Typical grinds include:

1. Hollow grind: A knife blade ground to create a characteristic concave, beveled cutting edge. This is characteristic of straight razors, used for shaving, and yields a very sharp but weak edge, which requires stropping for maintenance.
2. Flat grind: The blade tapers all the way from the spine to the edge from both sides. A lot of metal is removed from the blade, so it is thus more difficult to grind, which is one factor that limits its commercial use. It sacrifices edge durability in favor of more sharpness. A true flat-ground knife having only a single bevel is somewhat of a rarity (meaning that usually "flat grind" just describes the general shape of the blade, while there is a second, more conventional bevel ground creating the actual cutting edge, although this is generally true of most blade shapes; few knives are ground with one bevel angle comprising both the blade shape and the cutting edge).
3. Sabre grind: Similar to a flat grind blade, except that the bevel starts at about the middle of the blade, not the spine.
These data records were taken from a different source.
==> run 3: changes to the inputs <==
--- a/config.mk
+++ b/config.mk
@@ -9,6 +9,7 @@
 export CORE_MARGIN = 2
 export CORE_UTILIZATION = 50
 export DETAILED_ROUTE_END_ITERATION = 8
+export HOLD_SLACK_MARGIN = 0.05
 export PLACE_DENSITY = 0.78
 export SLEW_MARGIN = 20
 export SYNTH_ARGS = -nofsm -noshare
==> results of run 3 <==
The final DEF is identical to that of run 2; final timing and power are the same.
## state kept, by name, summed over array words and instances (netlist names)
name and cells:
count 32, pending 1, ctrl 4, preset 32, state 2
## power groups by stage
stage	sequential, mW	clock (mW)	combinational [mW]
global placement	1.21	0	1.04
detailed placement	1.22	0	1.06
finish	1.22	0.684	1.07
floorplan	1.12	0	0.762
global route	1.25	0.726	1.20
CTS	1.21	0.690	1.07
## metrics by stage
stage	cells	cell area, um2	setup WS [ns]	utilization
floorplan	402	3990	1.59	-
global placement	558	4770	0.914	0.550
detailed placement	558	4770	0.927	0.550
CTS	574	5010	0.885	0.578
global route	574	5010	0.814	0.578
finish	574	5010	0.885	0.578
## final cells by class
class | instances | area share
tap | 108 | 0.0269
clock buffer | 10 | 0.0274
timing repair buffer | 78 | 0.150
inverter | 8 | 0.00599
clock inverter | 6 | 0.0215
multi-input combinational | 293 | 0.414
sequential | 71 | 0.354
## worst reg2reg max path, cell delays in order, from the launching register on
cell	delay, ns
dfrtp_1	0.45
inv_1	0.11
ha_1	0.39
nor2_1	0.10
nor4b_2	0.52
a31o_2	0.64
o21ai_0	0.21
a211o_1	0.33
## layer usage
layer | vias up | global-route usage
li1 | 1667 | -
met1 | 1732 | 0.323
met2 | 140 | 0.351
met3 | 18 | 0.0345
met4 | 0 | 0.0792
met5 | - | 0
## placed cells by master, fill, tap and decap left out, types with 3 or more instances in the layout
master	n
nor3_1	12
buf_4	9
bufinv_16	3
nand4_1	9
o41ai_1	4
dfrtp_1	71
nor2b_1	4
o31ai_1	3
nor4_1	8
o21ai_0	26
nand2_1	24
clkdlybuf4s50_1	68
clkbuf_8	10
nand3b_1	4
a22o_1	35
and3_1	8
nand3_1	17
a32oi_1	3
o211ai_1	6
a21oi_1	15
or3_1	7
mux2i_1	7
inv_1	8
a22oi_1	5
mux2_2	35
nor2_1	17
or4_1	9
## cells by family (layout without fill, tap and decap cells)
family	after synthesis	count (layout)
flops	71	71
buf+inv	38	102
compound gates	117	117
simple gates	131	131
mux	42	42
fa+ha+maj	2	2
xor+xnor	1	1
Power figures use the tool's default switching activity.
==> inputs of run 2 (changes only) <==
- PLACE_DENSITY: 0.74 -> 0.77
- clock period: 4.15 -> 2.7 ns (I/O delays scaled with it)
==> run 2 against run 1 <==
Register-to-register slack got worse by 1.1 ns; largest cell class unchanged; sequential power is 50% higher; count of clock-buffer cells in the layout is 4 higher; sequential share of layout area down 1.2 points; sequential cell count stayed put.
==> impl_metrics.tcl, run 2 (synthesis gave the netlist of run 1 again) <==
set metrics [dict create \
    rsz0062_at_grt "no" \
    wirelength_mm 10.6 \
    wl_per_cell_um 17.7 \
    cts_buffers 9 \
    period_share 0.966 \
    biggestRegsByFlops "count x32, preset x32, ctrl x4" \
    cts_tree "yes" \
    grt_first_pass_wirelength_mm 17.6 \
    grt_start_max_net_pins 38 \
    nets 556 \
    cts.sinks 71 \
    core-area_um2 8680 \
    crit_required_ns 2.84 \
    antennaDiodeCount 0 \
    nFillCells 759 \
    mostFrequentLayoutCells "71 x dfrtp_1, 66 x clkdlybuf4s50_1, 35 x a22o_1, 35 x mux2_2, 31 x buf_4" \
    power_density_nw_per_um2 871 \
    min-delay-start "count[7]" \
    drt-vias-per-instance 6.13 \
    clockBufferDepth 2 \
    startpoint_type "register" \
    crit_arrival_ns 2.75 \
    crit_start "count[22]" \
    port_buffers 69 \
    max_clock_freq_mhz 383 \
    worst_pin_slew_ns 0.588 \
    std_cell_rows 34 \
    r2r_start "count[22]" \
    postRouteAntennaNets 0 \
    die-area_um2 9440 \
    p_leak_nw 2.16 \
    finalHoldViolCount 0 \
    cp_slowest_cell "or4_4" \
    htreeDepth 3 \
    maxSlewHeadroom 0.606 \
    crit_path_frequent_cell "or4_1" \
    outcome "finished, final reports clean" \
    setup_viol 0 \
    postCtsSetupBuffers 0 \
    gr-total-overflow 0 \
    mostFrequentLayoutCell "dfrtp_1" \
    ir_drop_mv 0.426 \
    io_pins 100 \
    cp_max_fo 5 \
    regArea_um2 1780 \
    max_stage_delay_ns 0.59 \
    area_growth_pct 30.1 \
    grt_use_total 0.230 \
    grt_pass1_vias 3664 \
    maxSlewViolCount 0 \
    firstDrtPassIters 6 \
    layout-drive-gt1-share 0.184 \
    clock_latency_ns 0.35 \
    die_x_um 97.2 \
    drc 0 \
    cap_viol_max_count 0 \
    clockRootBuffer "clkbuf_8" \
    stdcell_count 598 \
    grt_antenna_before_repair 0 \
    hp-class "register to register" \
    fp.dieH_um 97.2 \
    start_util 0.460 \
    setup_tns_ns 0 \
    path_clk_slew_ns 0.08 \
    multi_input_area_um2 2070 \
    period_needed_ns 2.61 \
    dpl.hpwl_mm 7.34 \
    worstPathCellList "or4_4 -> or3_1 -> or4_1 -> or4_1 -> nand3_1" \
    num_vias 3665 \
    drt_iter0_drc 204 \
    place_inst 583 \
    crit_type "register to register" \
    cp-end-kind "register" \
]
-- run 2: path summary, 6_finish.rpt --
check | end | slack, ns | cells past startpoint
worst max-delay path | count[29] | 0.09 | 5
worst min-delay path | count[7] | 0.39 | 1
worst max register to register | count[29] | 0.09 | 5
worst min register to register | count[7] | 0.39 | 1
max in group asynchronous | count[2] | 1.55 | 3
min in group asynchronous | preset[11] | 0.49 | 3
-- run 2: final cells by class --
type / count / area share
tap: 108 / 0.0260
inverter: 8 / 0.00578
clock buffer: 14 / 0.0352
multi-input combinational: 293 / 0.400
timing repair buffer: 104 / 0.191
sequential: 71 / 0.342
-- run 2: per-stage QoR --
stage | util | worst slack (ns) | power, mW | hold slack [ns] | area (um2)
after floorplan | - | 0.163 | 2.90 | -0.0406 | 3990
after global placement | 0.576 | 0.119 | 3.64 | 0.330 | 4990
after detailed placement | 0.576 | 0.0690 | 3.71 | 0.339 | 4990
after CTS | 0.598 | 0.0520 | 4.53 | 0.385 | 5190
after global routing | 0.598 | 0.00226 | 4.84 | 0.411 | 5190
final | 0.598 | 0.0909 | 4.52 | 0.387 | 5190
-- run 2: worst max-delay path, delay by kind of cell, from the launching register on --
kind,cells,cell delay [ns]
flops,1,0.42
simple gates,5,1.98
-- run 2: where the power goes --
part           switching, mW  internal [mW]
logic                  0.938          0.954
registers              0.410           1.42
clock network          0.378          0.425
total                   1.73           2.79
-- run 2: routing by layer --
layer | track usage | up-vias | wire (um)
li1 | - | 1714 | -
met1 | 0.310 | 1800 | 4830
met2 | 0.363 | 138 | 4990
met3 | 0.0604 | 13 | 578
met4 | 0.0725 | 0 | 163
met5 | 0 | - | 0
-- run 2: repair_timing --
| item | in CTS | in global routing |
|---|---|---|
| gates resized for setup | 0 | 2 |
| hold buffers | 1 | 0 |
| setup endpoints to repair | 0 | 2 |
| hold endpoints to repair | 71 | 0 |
Also sometimes referred to as a "V grind", made with strength in mind and found on tactical and military knives. A Sabre grind without a secondary bevel is called a "Scandinavian (Scandi) grind", which is easier to sharpen due to the large surface. The Finnish puukko is an example of a Scandinavian-ground knife.
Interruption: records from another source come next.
==> config.mk <==
export PLATFORM = sky130hd
export DESIGN_NAME = adc_scheduler
export DESIGN_NICKNAME = d
export VERILOG_FILES = /design/src/rtl/adc_scheduler.sv
export SDC_FILE = /design/constraint.sdc
export NUM_CORES = 1
export LEC_CHECK = 0
export BUFFER_PORTS_ARGS = -buffer_cell sky130_fd_sc_hd__buf_4
export CAP_MARGIN = 15
export CORE_MARGIN = 4
export CORE_UTILIZATION = 45
export CTS_CLUSTER_DIAMETER = 60
export DETAILED_ROUTE_END_ITERATION = 8
export PLACE_DENSITY = 0.69
export REMOVE_ABC_BUFFERS = 1
export SYNTH_ARGS = -nofsm -noshare
export SYNTH_HDL_FRONTEND = slang
export SYNTH_SLANG_ARGS = --single-unit
export TNS_END_PERCENT = 30
==> constraint.sdc <==
create_clock -name clk -period 2.37 [get_ports clk]
set_input_delay 0 -clock clk [delete_from_list [all_inputs] [get_ports clk]]
set_output_delay 0 -clock clk [all_outputs]
set_load 0.01 [all_outputs]
`src/rtl/simmem_pkg.sv`:
```
`default_nettype none
// ============================================================================
//  Module   : simmem_pkg
//  Brief    : Shared types and default constants for the simulated-memory
//             release scheduler (timer state encoding, parameter defaults).
//  Revision : 1.0 - initial release
// ============================================================================
package simmem_pkg;

    localparam int DEFAULT_ID_WIDTH     = 4;
    localparam int DEFAULT_DELAY_WIDTH  = 8;
    localparam int DEFAULT_CREDIT_WIDTH = 3;

    // Per-ID timer: IDLE accepts a new schedule, COUNT is counting down.
    typedef enum logic [0:0] {
        IDLE  = 1'b0,
        COUNT = 1'b1
    } timer_state_e;

endpackage
`default_nettype wire

```
`src/rtl/simmem_rr_arbiter.sv`:
```
`default_nettype none
// ============================================================================
//  Module   : simmem_rr_arbiter
//  Brief    : Round-robin pick among requesting IDs. The search starts at
//             ptr and walks upward, wrapping from the last ID back to 0.
//  Revision : 1.0 - initial release
// ============================================================================
module simmem_rr_arbiter #(
    parameter int IDWidth = 4
) (
    input  logic [2**IDWidth-1:0] req,
    input  logic [IDWidth-1:0]    ptr,
    output logic [2**IDWidth-1:0] gnt,
    output logic                  valid
);
    localparam int NumIds = 2**IDWidth;

    logic [IDWidth-1:0] idx;
    logic               found;

    // First requester at or after ptr; the IDWidth-bit add wraps for free.
    always_comb begin
        gnt   = '0;
        found = 1'b0;
        idx   = ptr;
        for (int k = 0; k < NumIds; k++) begin
            idx = ptr + IDWidth'(k);
            if (!found && req[idx]) begin
                gnt[idx] = 1'b1;
                found    = 1'b1;
            end
        end
        valid = found;
    end

endmodule
`default_nettype wire

```
`src/rtl/simmem_release_scheduler.sv`:
```
`default_nettype none
// ============================================================================
//  Module   : simmem_release_scheduler
//  Brief    : Per-ID delay timers feeding per-ID release credits, with a
//             round-robin registered one-hot release enable towards the
//             linked-list bank. A grant is held until the bank reports the
//             matching release, then one idle cycle precedes the next grant.
//  Revision : 1.0 - initial release
// ============================================================================
module simmem_release_scheduler
    import simmem_pkg::*;
#(
    parameter int IDWidth     = DEFAULT_ID_WIDTH,
    parameter int DelayWidth  = DEFAULT_DELAY_WIDTH,
    parameter int CreditWidth = DEFAULT_CREDIT_WIDTH
) (
    input  logic                  clk_i,
    input  logic                  rst_ni,
    input  logic                  sched_valid_i,
    output logic                  sched_ready_o,
    input  logic [IDWidth-1:0]    sched_id_i,
    input  logic [DelayWidth-1:0] sched_delay_i,
    output logic [2**IDWidth-1:0] release_en_o,
    input  logic                  released_i,
    input  logic [IDWidth-1:0]    released_id_i,
    output logic                  illegal_release_o
);
    localparam int                     NumIds    = 2**IDWidth;
    localparam logic [CreditWidth-1:0] CreditOne = CreditWidth'(1);
    localparam logic [DelayWidth-1:0]  DelayOne  = DelayWidth'(1);
    localparam logic [IDWidth-1:0]     IdOne     = IDWidth'(1);
    localparam logic [NumIds-1:0]      OneHotLsb = NumIds'(1);

    logic                sched_fire;
    logic [NumIds-1:0]   id_idle;
    logic [NumIds-1:0]   credit_full;
    logic [NumIds-1:0]   has_credit;
    logic [NumIds-1:0]   expire_vec;
    logic [NumIds-1:0]   arb_req;
    logic [NumIds-1:0]   arb_gnt;
    logic [NumIds-1:0]   released_oh;
    logic                arb_valid;
    logic                grant_active;
    logic                release_match;
    logic [IDWidth-1:0]  grant_id;
    logic [IDWidth-1:0]  rr_ptr;

    // Ready only looks at the addressed ID, never at valid.
    assign sched_ready_o = id_idle[sched_id_i] && !credit_full[sched_id_i];
    assign sched_fire    = sched_valid_i && sched_ready_o;

    // A release matches only when it names the ID currently granted.
    assign grant_active  = |release_en_o;
    assign released_oh   = OneHotLsb << released_id_i;
    assign release_match = released_i && |(release_en_o & released_oh);

    // An expiring timer requests in the same cycle its credit is booked, so
    // the registered enable appears delay+2 cycles after the handshake.
    assign arb_req = has_credit | expire_vec;

    for (genvar g = 0; g < NumIds; g++) begin : g_id
        timer_state_e          state_q;
        timer_state_e          state_d;
        logic [DelayWidth-1:0] timer_q;
        logic [DelayWidth-1:0] timer_d;
        logic [CreditWidth-1:0] credit_q;
        logic                  load;
        logic                  expire;
        logic                  idle;
        logic                  dec;

        assign load = sched_fire && (sched_id_i == IDWidth'(g));
        assign dec  = release_match && release_en_o[g];

        // Timer state and countdown registers.
        always_ff @(posedge clk_i or negedge rst_ni) begin
            if (!rst_ni) begin
                state_q <= IDLE;
                timer_q <= '0;
            end else begin
                state_q <= state_d;
                timer_q <= timer_d;
            end
        end

        // Load on handshake, count down to zero, then return to IDLE.
        always_comb begin
            state_d = state_q;
            timer_d = timer_q;
            case (state_q)
                IDLE: begin
                    if (load) begin
                        state_d = COUNT;
                        timer_d = sched_delay_i;
                    end
                end
                COUNT: begin
                    if (timer_q == '0) begin
                        state_d = IDLE;
                    end else begin
                        timer_d = timer_q - DelayOne;
                    end
                end
                default: begin
                    state_d = IDLE;
                    timer_d = '0;
                end
            endcase
        end

        // Timer outputs: expiry strobe and idle flag.
        always_comb begin
            expire = (state_q == COUNT) && (timer_q == '0);
            idle   = (state_q == IDLE);
        end

        // Credit counter: +1 on expiry, -1 on matching release, both cancel.
        always_ff @(posedge clk_i or negedge rst_ni) begin
            if (!rst_ni) begin
                credit_q <= '0;
            end else if (expire && !dec) begin
                credit_q <= credit_q + CreditOne;
            end else if (dec && !expire) begin
                credit_q <= credit_q - CreditOne;
            end
        end

        assign expire_vec[g]  = expire;
        assign id_idle[g]     = idle;
        assign has_credit[g]  = (credit_q != '0);
        assign credit_full[g] = (credit_q == '1);
    end

    simmem_rr_arbiter #(
        .IDWidth (IDWidth)
    ) u_arbiter (
        .req   (arb_req),
        .ptr   (rr_ptr),
        .gnt   (arb_gnt),
        .valid (arb_valid)
    );

    // Binary index of the held one-hot grant.
    always_comb begin
        grant_id = '0;
        for (int i = 0; i < NumIds; i++) begin
            if (release_en_o[i]) begin
                grant_id = IDWidth'(i);
            end
        end
    end

    // Grant register: clears on matching release, loads only when idle,
    // which yields exactly one empty cycle between consecutive grants.
    always_ff @(posedge clk_i or negedge rst_ni) begin
        if (!rst_ni) begin
            release_en_o      <= '0;
            rr_ptr            <= '0;
            illegal_release_o <= 1'b0;
        end else begin
            illegal_release_o <= released_i && !release_match;
            if (release_match) begin
                release_en_o <= '0;
                rr_ptr       <= grant_id + IdOne;
            end else if (!grant_active && arb_valid) begin
                release_en_o <= arb_gnt;
            end
        end
    end

endmodule
`default_nettype wire

```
4. Chisel grind: As on a chisel, a single bevel-ground is only on one side, (ground often at an edge angle of about 20°–30°); the other remains flat. As many Japanese culinary knives tend to be chisel-ground, they are often sharper than a typical double-bevelled Western culinary knife; a chisel grind has only a single edge angle; if a sabre-ground blade has the same edge angle as a chisel grind, it still has angles on both sides of the blade centreline, and so has twice the included angle. Knives that are chisel-ground come in left- and right-handed varieties, depending upon which side is ground. The flat side should be on the inside of the cut. Japanese knives feature subtle variations on the chisel grind. Firstly, the back side of the blade is often concave, to reduce drag and adhesion, so the food separates more cleanly; this feature is known as urasuki. Secondly, the kanisaki deba, used for cutting crab and other shellfish, has the grind on the opposite side (left side angled for right-handed use), so that the meat is not cut when chopping the shell. Chisel grinds excel in knives, where the top priority is getting the deepest cut and penetration with the least effort, but do wander when cutting rigid materials like cardboard and rubber.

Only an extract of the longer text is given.